↓↓↓

$ cat src/inc/led_indicator_defines.vh
`ifndef LED_INDICATOR_DEFINES_VH
`define LED_INDICATOR_DEFINES_VH

// ****************************************
// clock and timing
// ****************************************
`define CLK_HZ 100000000
// half periods and other durations in ms, cycle counts derived from the clock rate
`define HALF_2HZ_MS 250
`define HALF_4HZ_MS 125
`define HALF_1HZ_MS 500
`define FLASH_MS 250
`define FLASH_PERIOD_MS 2500
`define ACT_WINDOW_MS 1000
`define MS_CYCLES (`CLK_HZ / 1000)

// ****************************************
// wishbone register map (byte addresses)
// ****************************************
`define ADDR_CONTROL 8'h00
`define ADDR_STATUS 8'h04
`define ADDR_LAMPS 8'h08

// control register fields
`define CTL_OVERRIDE_BIT 0
`define CTL_LAMP_TEST_BIT 1
`define CTL_RESET_VAL 32'h00000000

// module status word bits
`define MSW_INIT_BIT 0
`define MSW_CYCLIC_BIT 1
`define MSW_EXT_TMO_BIT 2
`define MSW_MON_TMO_BIT 3
`define MSW_WARN_BIT 4
`define MSW_CFG_ERR_BIT 5
`define MSW_WIDTH 6

// lamp pattern codes
`define PAT_OFF 3'h0
`define PAT_ON 3'h1
`define PAT_SLOW 3'h2
`define PAT_FAST 3'h3
`define PAT_BLINK2 3'h4
`define PAT_FLASH1 3'h5
`define PAT_FLASH2 3'h6

`endif

$ cat src/logic/bus_status_led_indicator.v
`timescale 1ns/10ps
`include "led_indicator_defines.vh"

// Summary of operation
// - The module lamp stays dark when the interface module is absent, unpowered, not ready or is only an IO extension.
// - Running cyclic exchange lights the module lamp steady green and sets status bit 1.
// - An initialised module without cyclic exchange blinks green at 2 Hz and sets status bit 0.
// - An external bus timeout gives one 0.25 s red flash every 2.5 s and sets bit 2.
// - A monitor-time, switch, control-word timeout or hardware fault gives two red flashes per 2.5 s and sets bit 3.
// - A chip access failure, bus warning or system error blinks red at 2 Hz and sets bit 4.
// - A configuration error or bus off holds the module lamp steady red and sets bit 5.
// - The system-bus green lamp is dark without process data and blinks at 4 Hz on a bus warning.
// - The green lamp stays steady while at least one telegram arrives in every one-second interval.
// - Service data transfers are never counted as activity for the green lamp.
// - The red error lamp is dark with no error and blinks at 4 Hz on a telegram or bus monitor timeout.
// - The red error lamp blinks at 1 Hz on an external bus timeout or external module fault.
// - The red error lamp is steady while the controller is in bus off.
module bus_status_led_indicator #(
  parameter integer CLK_HZ = `CLK_HZ,
  parameter integer MS_CYC = `MS_CYCLES
) (
  input wire clk_i,
  input wire rst_i,
  // wishbone slave
  input wire cyc_i,
  input wire stb_i,
  input wire we_i,
  input wire [7:0] adr_i,
  input wire [3:0] sel_i,
  input wire [31:0] dat_i,
  output reg [31:0] dat_o,
  output wire ack_o,
  output wire err_o,
  // interface module condition flags (asynchronous pins)
  input wire module_fitted_i,
  input wire module_io_only_i,
  input wire control_voltage_ok_i,
  input wire module_ready_i,
  input wire module_init_i,
  input wire cyclic_exchange_i,
  input wire ext_bus_timeout_i,
  input wire monitor_timeout_i,
  input wire switch_error_i,
  input wire control_word_timeout_i,
  input wire hw_fault_i,
  input wire chip_access_fail_i,
  input wire module_bus_warning_i,
  input wire bus_system_error_i,
  input wire config_error_i,
  input wire module_bus_off_i,
  // system bus controller flags, same clock domain
  input wire pd_telegram_i,
  input wire sdo_telegram_i,
  input wire sysbus_warning_i,
  input wire telegram_timeout_error_i,
  input wire bus_monitor_error_i,
  input wire external_bus_timeout_error_i,
  input wire external_module_fault_error_i,
  input wire sysbus_off_i,
  // lamps
  output reg module_red_o,
  output reg module_green_o,
  output reg sysbus_green_o,
  output reg sysbus_red_o,
  output reg [`MSW_WIDTH-1:0] module_status_word_o
);
  // ****************************************
  // timing constants
  // ****************************************
  localparam integer HALF_2HZ = `HALF_2HZ_MS * MS_CYC;
  localparam integer HALF_4HZ = `HALF_4HZ_MS * MS_CYC;
  localparam integer HALF_1HZ = `HALF_1HZ_MS * MS_CYC;
  localparam integer FLASH_CYC = `FLASH_MS * MS_CYC;
  localparam integer PERIOD_CYC = `FLASH_PERIOD_MS * MS_CYC;
  localparam integer WIN_CYC = `ACT_WINDOW_MS * MS_CYC;
  localparam integer CW = 28;
  localparam integer NSYNC = 16;

  // ****************************************
  // pin synchronisers
  // ****************************************
  // msb first, the decode below depends on this order
  wire [NSYNC-1:0] pins_w = {
    module_fitted_i,
    module_io_only_i,
    control_voltage_ok_i,
    module_ready_i,
    module_init_i,
    cyclic_exchange_i,
    ext_bus_timeout_i,
    monitor_timeout_i,
    switch_error_i,
    control_word_timeout_i,
    hw_fault_i,
    chip_access_fail_i,
    module_bus_warning_i,
    bus_system_error_i,
    config_error_i,
    module_bus_off_i
  };
  reg [NSYNC-1:0] sync1_r;
  reg [NSYNC-1:0] sync2_r;

  always @(posedge clk_i) begin
    if (rst_i) begin
      sync1_r <= {NSYNC{1'b0}};
      sync2_r <= {NSYNC{1'b0}};
    end else begin
      sync1_r <= pins_w;
      sync2_r <= sync1_r;
    end
  end

  // ****************************************
  // condition decode
  // ****************************************
  // several pins share one pattern, so they are merged after the sync;
  // a glitch on one pin can at worst add a single cycle of that pattern
  wire fitted_s = sync2_r[15];
  wire io_only_s = sync2_r[14];
  wire volt_s = sync2_r[13];
  wire ready_s = sync2_r[12];
  wire init_s = sync2_r[11];
  wire cyclic_s = sync2_r[10];
  wire ext_tmo_s = sync2_r[9];
  wire mon_tmo_s = sync2_r[8] | sync2_r[7] | sync2_r[6] | sync2_r[5];
  wire warn_s = sync2_r[4] | sync2_r[3] | sync2_r[2];
  wire cfg_s = sync2_r[1] | sync2_r[0];

  // ****************************************
  // blink sources
  // ****************************************
  wire wave_2hz;
  wire wave_4hz;
  wire wave_1hz;

  blink_divider #(.HALF_CYCLES(HALF_2HZ), .CNT_W(CW)) u_div_2hz (
    .clk_i(clk_i),
    .rst_i(rst_i),
    .wave_o(wave_2hz)
  );

  blink_divider #(.HALF_CYCLES(HALF_4HZ), .CNT_W(CW)) u_div_4hz (
    .clk_i(clk_i),
    .rst_i(rst_i),
    .wave_o(wave_4hz)
  );

  blink_divider #(.HALF_CYCLES(HALF_1HZ), .CNT_W(CW)) u_div_1hz (
    .clk_i(clk_i),
    .rst_i(rst_i),
    .wave_o(wave_1hz)
  );

  // flash frame: lamp lit in slot 0 (and slot 2 for double) of 0.25 s slots
  localparam integer FLASH_CYC2 = 2 * FLASH_CYC;
  localparam integer FLASH_CYC3 = 3 * FLASH_CYC;
  reg [CW-1:0] frame_cnt_r;

  always @(posedge clk_i) begin
    if (rst_i) begin
      frame_cnt_r <= {CW{1'b0}};
    end else if (frame_cnt_r == PERIOD_CYC[CW-1:0] - 1'b1) begin
      frame_cnt_r <= {CW{1'b0}};
    end else begin
      frame_cnt_r <= frame_cnt_r + 1'b1;
    end
  end

  wire flash1 = (frame_cnt_r < FLASH_CYC[CW-1:0]);
  wire flash2 = flash1 |
    ((frame_cnt_r >= FLASH_CYC2[CW-1:0]) && (frame_cnt_r < FLASH_CYC3[CW-1:0]));

  // ****************************************
  // process data activity window
  // ****************************************
  // a telegram in the current or the last completed window keeps the lamp on,
  // so a lamp never drops while the gap stays under one second
  reg [CW-1:0] win_cnt_r;
  reg seen_cur_r;
  reg seen_prev_r;

  always @(posedge clk_i) begin
    if (rst_i) begin
      win_cnt_r <= {CW{1'b0}};
      seen_cur_r <= 1'b0;
      seen_prev_r <= 1'b0;
    end else if (win_cnt_r == WIN_CYC[CW-1:0] - 1'b1) begin
      win_cnt_r <= {CW{1'b0}};
      seen_prev_r <= seen_cur_r | pd_telegram_i;
      seen_cur_r <= 1'b0;
    end else begin
      win_cnt_r <= win_cnt_r + 1'b1;
      if (pd_telegram_i) begin
        seen_cur_r <= 1'b1;
      end
    end
  end

  wire pd_active = seen_cur_r | seen_prev_r;

  // ****************************************
  // registers
  // ****************************************
  reg [31:0] ctl_r;
  reg ack_r;
  wire req_w = cyc_i & stb_i;
  wire hit_w = (adr_i == `ADDR_CONTROL) || (adr_i == `ADDR_STATUS) ||
    (adr_i == `ADDR_LAMPS);
  wire override_w = ctl_r[`CTL_OVERRIDE_BIT];
  wire lamp_test_w = ctl_r[`CTL_LAMP_TEST_BIT];
  integer i;

  // ****************************************
  // module lamp pattern selection
  // ****************************************
  // status bits follow the conditions live, not sticky, so there is no
  // set against clear race for software to resolve
  reg [2:0] mod_pat_nxt;
  reg [`MSW_WIDTH-1:0] msw_nxt;

  always @* begin
    msw_nxt = {`MSW_WIDTH{1'b0}};
    msw_nxt[`MSW_INIT_BIT] = init_s & ~cyclic_s;
    msw_nxt[`MSW_CYCLIC_BIT] = cyclic_s;
    msw_nxt[`MSW_EXT_TMO_BIT] = ext_tmo_s;
    msw_nxt[`MSW_MON_TMO_BIT] = mon_tmo_s;
    msw_nxt[`MSW_WARN_BIT] = warn_s;
    msw_nxt[`MSW_CFG_ERR_BIT] = cfg_s;
    if (!fitted_s || io_only_s || !volt_s || !ready_s) begin
      mod_pat_nxt = `PAT_OFF;
      msw_nxt = {`MSW_WIDTH{1'b0}};
    end else if (cfg_s) begin
      mod_pat_nxt = `PAT_ON;
    end else if (warn_s) begin
      mod_pat_nxt = `PAT_BLINK2;
    end else if (mon_tmo_s) begin
      mod_pat_nxt = `PAT_FLASH2;
    end else if (ext_tmo_s) begin
      mod_pat_nxt = `PAT_FLASH1;
    end else if (cyclic_s) begin
      mod_pat_nxt = `PAT_ON;
    end else if (init_s) begin
      mod_pat_nxt = `PAT_BLINK2;
    end else begin
      mod_pat_nxt = `PAT_OFF;
    end
  end

  wire mod_red_w = cfg_s | warn_s | mon_tmo_s | ext_tmo_s;

  // ****************************************
  // lamp outputs
  // ****************************************
  reg mod_lit;

  always @* begin
    case (mod_pat_nxt)
      `PAT_ON: mod_lit = 1'b1;
      `PAT_BLINK2: mod_lit = wave_2hz;
      `PAT_FLASH1: mod_lit = flash1;
      `PAT_FLASH2: mod_lit = flash2;
      default: mod_lit = 1'b0;
    endcase
  end

  always @(posedge clk_i) begin
    if (rst_i) begin
      module_red_o <= 1'b0;
      module_green_o <= 1'b0;
      sysbus_green_o <= 1'b0;
      sysbus_red_o <= 1'b0;
      module_status_word_o <= {`MSW_WIDTH{1'b0}};
    end else if (lamp_test_w) begin
      // service only: lights both red lamps and the system-bus green lamp regardless of conditions, so a user
      // must clear it before the lamps mean anything again
      module_red_o <= 1'b1;
      module_green_o <= 1'b0;
      sysbus_green_o <= 1'b1;
      sysbus_red_o <= 1'b1;
      module_status_word_o <= msw_nxt;
    end else begin
      module_red_o <= mod_lit & mod_red_w;
      module_green_o <= mod_lit & ~mod_red_w;
      module_status_word_o <= msw_nxt;
      if (sysbus_warning_i) begin
        sysbus_green_o <= wave_4hz;
      end else begin
        sysbus_green_o <= pd_active;
      end
      if (sysbus_off_i) begin
        sysbus_red_o <= 1'b1;
      end else if (external_bus_timeout_error_i | external_module_fault_error_i) begin
        sysbus_red_o <= wave_1hz;
      end else if (telegram_timeout_error_i | bus_monitor_error_i) begin
        sysbus_red_o <= wave_4hz;
      end else begin
        sysbus_red_o <= 1'b0;
      end
      if (override_w) begin
        module_red_o <= 1'b0;
        module_green_o <= 1'b0;
        sysbus_green_o <= 1'b0;
        sysbus_red_o <= 1'b0;
      end
    end
  end

  // ****************************************
  // wishbone slave
  // ****************************************
  always @(posedge clk_i) begin
    if (rst_i) begin
      ctl_r <= `CTL_RESET_VAL;
      ack_r <= 1'b0;
      dat_o <= 32'h00000000;
    end else begin
      // one wait state: ack for a single cycle, then low for one cycle, so a
      // request that is held is taken again on every second cycle
      ack_r <= req_w & ~ack_r;
      if (req_w && !ack_r && hit_w) begin
        if (we_i && adr_i == `ADDR_CONTROL) begin
          for (i = 0; i < 4; i = i + 1) begin
            if (sel_i[i]) begin
              ctl_r[i*8 +: 8] <= dat_i[i*8 +: 8];
            end
          end
        end
        if (adr_i == `ADDR_CONTROL) begin
          dat_o <= ctl_r;
        end else if (adr_i == `ADDR_STATUS) begin
          dat_o <= {26'h0, module_status_word_o};
        end else begin
          dat_o <= {28'h0000000, module_red_o, module_green_o, sysbus_green_o,
            sysbus_red_o};
        end
      end
    end
  end

  assign ack_o = ack_r & hit_w & req_w;
  assign err_o = ack_r & ~hit_w & req_w;
endmodule // bus_status_led_indicator

$ cat src/logic/blink_divider.v
`timescale 1ns/10ps
`include "led_indicator_defines.vh"

// square wave toggling every HALF_CYCLES clocks, phase restarts on reset
module blink_divider #(
  parameter integer HALF_CYCLES = 25000000,
  parameter integer CNT_W = 28
) (
  input wire clk_i,
  input wire rst_i,
  output wire wave_o
);
  reg [CNT_W-1:0] cnt_r;
  reg wave_r;

  always @(posedge clk_i) begin
    if (rst_i) begin
      cnt_r <= {CNT_W{1'b0}};
      wave_r <= 1'b1;
    end else if (cnt_r == HALF_CYCLES[CNT_W-1:0] - 1'b1) begin
      cnt_r <= {CNT_W{1'b0}};
      wave_r <= ~wave_r;
    end else begin
      cnt_r <= cnt_r + 1'b1;
    end
  end

  assign wave_o = wave_r;
endmodule // blink_divider

$ cat config.mk
export PLATFORM = sky130hd
export DESIGN_NAME = bus_status_led_indicator
export DESIGN_NICKNAME = d
export VERILOG_FILES = /design/src/logic/bus_status_led_indicator.v /design/src/logic/blink_divider.v
export VERILOG_INCLUDE_DIRS = /design/src /design/src/inc
export SDC_FILE = /design/constraint.sdc
export NUM_CORES = 1
export LEC_CHECK = 0
export ABC_AREA = 1
export BUFFER_PORTS_ARGS = -buffer_cell sky130_fd_sc_hd__buf_2
export CAP_MARGIN = 20
export CORE_MARGIN = 2
export CORE_UTILIZATION = 42
export CTS_CLUSTER_DIAMETER = 30
export DETAILED_ROUTE_END_ITERATION = 10
export PLACE_DENSITY = 0.57
export SYNTH_ARGS = -nofsm -noshare
export SYNTH_HDL_FRONTEND = slang
export SYNTH_HIERARCHICAL = 1
export SYNTH_SLANG_ARGS = --single-unit
export TNS_END_PERCENT = 50
$ cat constraint.sdc
create_clock -name clk_i -period 5 [get_ports clk_i]
set_input_delay 1 -clock clk_i [delete_from_list [all_inputs] [get_ports clk_i]]
set_output_delay 1 -clock clk_i [all_outputs]
set_load 0.02 [all_outputs]
==> out/metrics.sh, run 1 <==
TOTAL_LEAKAGE_POWER_nW=6.05
PLACE.GP.CONGESTION=0.856
SYNTH_NETS=1823
YS_WARN_COUNT=6
GRT_MAX_DEGREE=70
NUMBER_OF_BUFFER_AND_INVERTER_STAGES_ON_THE_CRITICAL_PATH=3
CLOCK_SINKS=252
SYNTH_SEQ_AREA_SHARE_PCT=42.1
SYNTHESIS.AREA_SQ_UM=12000
DRIVE_ABOVE_1_SHARE_PCT=15.6
SETUP.WORST_PATH.CLASS='input port to output pin'
FINAL_MIN_PERIOD_OVER_CLOCK_PERIOD_PCT=60.4
DETAIL_ROUTE.FIRST_PASS.ITERATIONS=5
GRT_SETUP_UNREPAIRED='false'
CP.ARRIVAL_PS=2020
POST_CTS.REPAIR.SETUP_BUFFERS=0
BUFFER_CELL_DRIVING_THE_CLOCK_TREE_ROOT='clkbuf_16'
TYPE_OF_THE_MOST_CRITICAL_HOLD_PATH='flop to flop'
MAX-CLOCK-PATH-BUFFERS=3
PIN_COUNT=117
REG2REGPATHDEPTH=12
INSERTEDDIODECOUNT=0
TIMING.HOLD.WORST.START='sync1_r[5]'
PORT_BUF_INSERTS=115
FLOORPLAN.DIE.WIDTH_MICRONS=173
MAX_SLEW_MARGIN_PCT=45.2
SETUP.WORST_PATH.END_CLASS='output pin'
GRT_OVERFLOW_TOTAL=0
TOTALNEGATIVESETUPSLACK_PS=0
AREA_GROWTH_SYN_TO_LAYOUT_PCT=25.8
WORST-R2R-SETUP-SLACK_PS=2190
CPLARGESTDELAYFAMILY='simple AND/OR/NAND/NOR gates'
GRT_PASS1_WL_MICRONS=50100
CTS_MAX_LEVEL=2
FINCLKSKEW_PS=15.8
FIN_WS_PS=1980
TIGHTESTPINTRANSITION_PS=820
DRT_WL_TOTAL_MICRONS=29400
SYNTH_EDF_COUNT=0
POST-ROUTE-DRC-COUNT=0
CRIT-REG2REG-CAPTURE='win_cnt_r[18]'
POST_SYNTH_MAIN_AREA_CONTRIBUTORS='dfxtp_1 (42%), nand2_1 (12%), nor2_1 (12%), inv_1 (6.7%), nand3_1 (4.8%)'
FRACTION_OF_THE_CORE_AREA_COVERED_BY_CELLS_AT_THE_END_OF_THE_FLOW_PCT=54.0
ROUTE.DETAILED.WL_PER_INST_MICRONS=12.7
DRV.MAX_CAP_VIOLATION_COUNT=0
TOTAL_DIE_AREA_SQ_UM=29900
MOSTFREQUENTLAYOUTCELLS='nand2_1 (373), nor2_1 (369), dfxtp_1 (252)'
TIMING_MAX_TRANSITION_VIOLATIONS_FINAL=0
CRITICAL_PATH.STARTPOINT_TYPE='input port'
WORST-PATH-MAX-FANOUT=9
MULTI_INPUT_AREA_SQ_UM=5860
YOSYS.AREA.TOP_TYPE='dfxtp_1'
CTS_INSERTED_BUFFERS=60
WHS_ENDPOINT='sync2_r[5]'
SEQUENTIAL_CELL_AREA_SQ_UM=5040
SETUP_VIOL=0
SYN-INSTANCE-COUNT=1744
CLKLATENCYLATEPIN_PS=560
CRIT_PATH_FREQUENT_CELL='buf_2'
PRE_CTS_SLACK_PS=1430
YOSYS.AREA.TOP_TYPE_SHARE_PCT=42.1
SYNTH.LIB_CELLS_USED.DISTINCT=48
YS_SEQ_ELEMENTS=252
CRITPATHREQUIREDTIME_PS=4000
POSTCTSRESIZEDCELLS=0
POST-DP-HPWL_MICRONS=21000
WORSTREG2REGSTART='win_cnt_r[0]'
DETAILEDROUTE.FIRSTITERATIONVIOLATIONS=550
WORSTPATHCELLLIST='buf_2 > or2_4 > nor2_4 > nand3_4 > o21ai_4 > inv_1 > nor2_1 > buf_2'
OUTCOME='complete, no violations'
TIMING.FINAL.CRIT_PERIOD_PS=3020
VIA_COUNT=11100
CTS.REPORTEDPATHS.CLKPINSLEW_PS=50
NUMBER_OF_GLOBAL_ROUTE_VIAS_BEFORE_REPAIR=10600
DESIGN.FINAL.NETS=1970
HOLDPATHSTAGES=2
SYN_AVG_CELL_AREA_SQ_UM=6.87
DIE-HEIGHT_MICRONS=173
GRT_ANTENNA_BEFORE_REPAIR=0
HOLD_BUFFER_COUNT_AT_CTS=0
CTS_TREE='yes'
PLACEMENTROWS=61
INITIAL_UTILIZATION_PCT=42.9
DRT.ANTENNA.VIOLATING_NETS=0
N_FILL_CELL=2836
MAX_FREQ_GHz=0.331
CRITICAL-PATH-SLOWEST-CELL='or2_4'
POSTSYNTH.ASYNCRESETSHARE_PCT=0
OVERALL_ROUTING_RESOURCE_USAGE_PCT=19.7
POWER.TOTAL_mW=6.43
FINALHOLDVIOLATIONS=0
WORST_IR_DROP_VDD_mV=0.255
CRITICAL-PATH-MAX-STAGE-DELAY_PS=250
POWER_PER_CELL_AREA_nW_PER_UM2=426
FLOORPLAN.CORE_AREA_SQ_UM=27900
SYNTH-MAIN-FF-CELL='dfxtp_1'
DRT_VIA_DENSITY=4.80
MOSTFREQUENTLAYOUTCELL='nand2_1'
==> power breakdown <==
group | switching (mW) | total, mW | internal (mW)
clock | 1.17 | 4.24 | 3.06
combinational | 0.0864 | 0.136 | 0.0499
sequential | 0.0134 | 2.05 | 2.04
total | 1.27 | 6.43 | 5.15
==> registers in the layout (all words and copies together), names as in the netlist, 6 cells and up <==
signal	cells
sync1_r	16
dat_o	32
module_status_word_o	6
frame_cnt_r	28
ctl_r	32
u_div_2hz/cnt_r	28
u_div_4hz/cnt_r	28
u_div_1hz/cnt_r	28
win_cnt_r	28
sync2_r	16
==> worst max-delay path by stage <==
stage | startpoint | end | slack (ps) | cells past startpoint
CTS | adr_i[1] | ack_o | 1960 | 8
floorplan | adr_i[1] | ack_o | 2090 | 6
global placement | adr_i[3] | ctl_r[25] | 1430 | 12
detailed placement | adr_i[3] | ctl_r[27] | 1430 | 12
finish | adr_i[1] | ack_o | 1980 | 8
global route | adr_i[3] | ctl_r[31] | 1720 | 12
==> cell families (layout without fill, tap and decap cells) <==
kind of cell | count (synthesis) | after routing | synth area share, %
flip-flops | 252 | 252 | 42.1
buffers and inverters | 257 | 452 | 9.00
adder cells (fa/ha/maj) | 6 | 6 | 0.626
AND/OR/NAND/NOR | 1009 | 1009 | 37.1
XOR/XNOR | 47 | 47 | 3.43
AO/OA/AOI/OAI | 173 | 173 | 7.71
==> final cells by class <==
type	count	area share, %
timing repair buffer	118	3.97
sequential	252	33.4
tap	378	3.14
inverter	224	5.62
clock inverter	29	3.19
clock buffer	81	11.7
multi-input combinational	1235	38.9
==> worst min-delay path: stages, from the launching register on <==
cell and delay [ps]:
dfxtp_1 290, inv_1 40, nor2_1 30
==> synth_stat cells (2+ instances only) <==
cell / instances
a211oi_1: 2
a21oi_1: 87
a31oi_1: 3
and2_1: 3
buf_12: 2
buf_2: 5
buf_6: 6
buf_8: 2
clkbuf_1: 18
clkinv_2: 6
dfxtp_1: 252
ha_1: 6
inv_1: 215
inv_2: 3
nand2_1: 373
nand2_2: 8
nand2_4: 3
nand3_1: 116
nand3_2: 3
nand3_4: 5
nand3b_1: 7
nand4_1: 34
nand4_2: 2
nor2_1: 369
nor2_2: 31
nor2_4: 4
nor3_1: 22
nor3_2: 2
nor3b_1: 5
nor4_1: 11
o211ai_1: 4
o21ai_0: 64
o21bai_1: 4
o31ai_1: 3
or2_2: 6
xnor2_1: 14
xor2_1: 33
==> metal layers <==
| metal | global-route usage [%] | vias to the layer above | wire length, microns | part of all wire [%] |
|---|---|---|---|---|
| met3 | 3.87 | 60 | 1490 | 5.1 |
| met5 | 0 | - | 0 | 0 |
| met1 | 25.8 | 4977 | 13800 | 47 |
| li1 | - | 5837 | - | - |
| met2 | 32.0 | 241 | 13300 | 45 |
| met4 | 7.66 | 0 | 847 | 2.9 |
==> per-stage QoR <==
step,hold slack [ps],instance area (sq um),cells
3_3_place_gp,391,12800,2207
5_1_grt,416,15100,2317
2_1_floorplan,388,12000,1744
4_1_cts,401,15100,2317
6_report,399,15100,2317
3_5_place_dp,393,12800,2207
Note: power is estimated with default switching activity, not from simulation.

↑↑↑

→ **What you are asked to do**
The lines from the one containing "6_report,399,15100,2317" through the last line of the records are the answer; set them down exactly and add nothing.

→ **Task response**
6_report,399,15100,2317
3_5_place_dp,393,12800,2207
Note: power is estimated with default switching activity, not from simulation.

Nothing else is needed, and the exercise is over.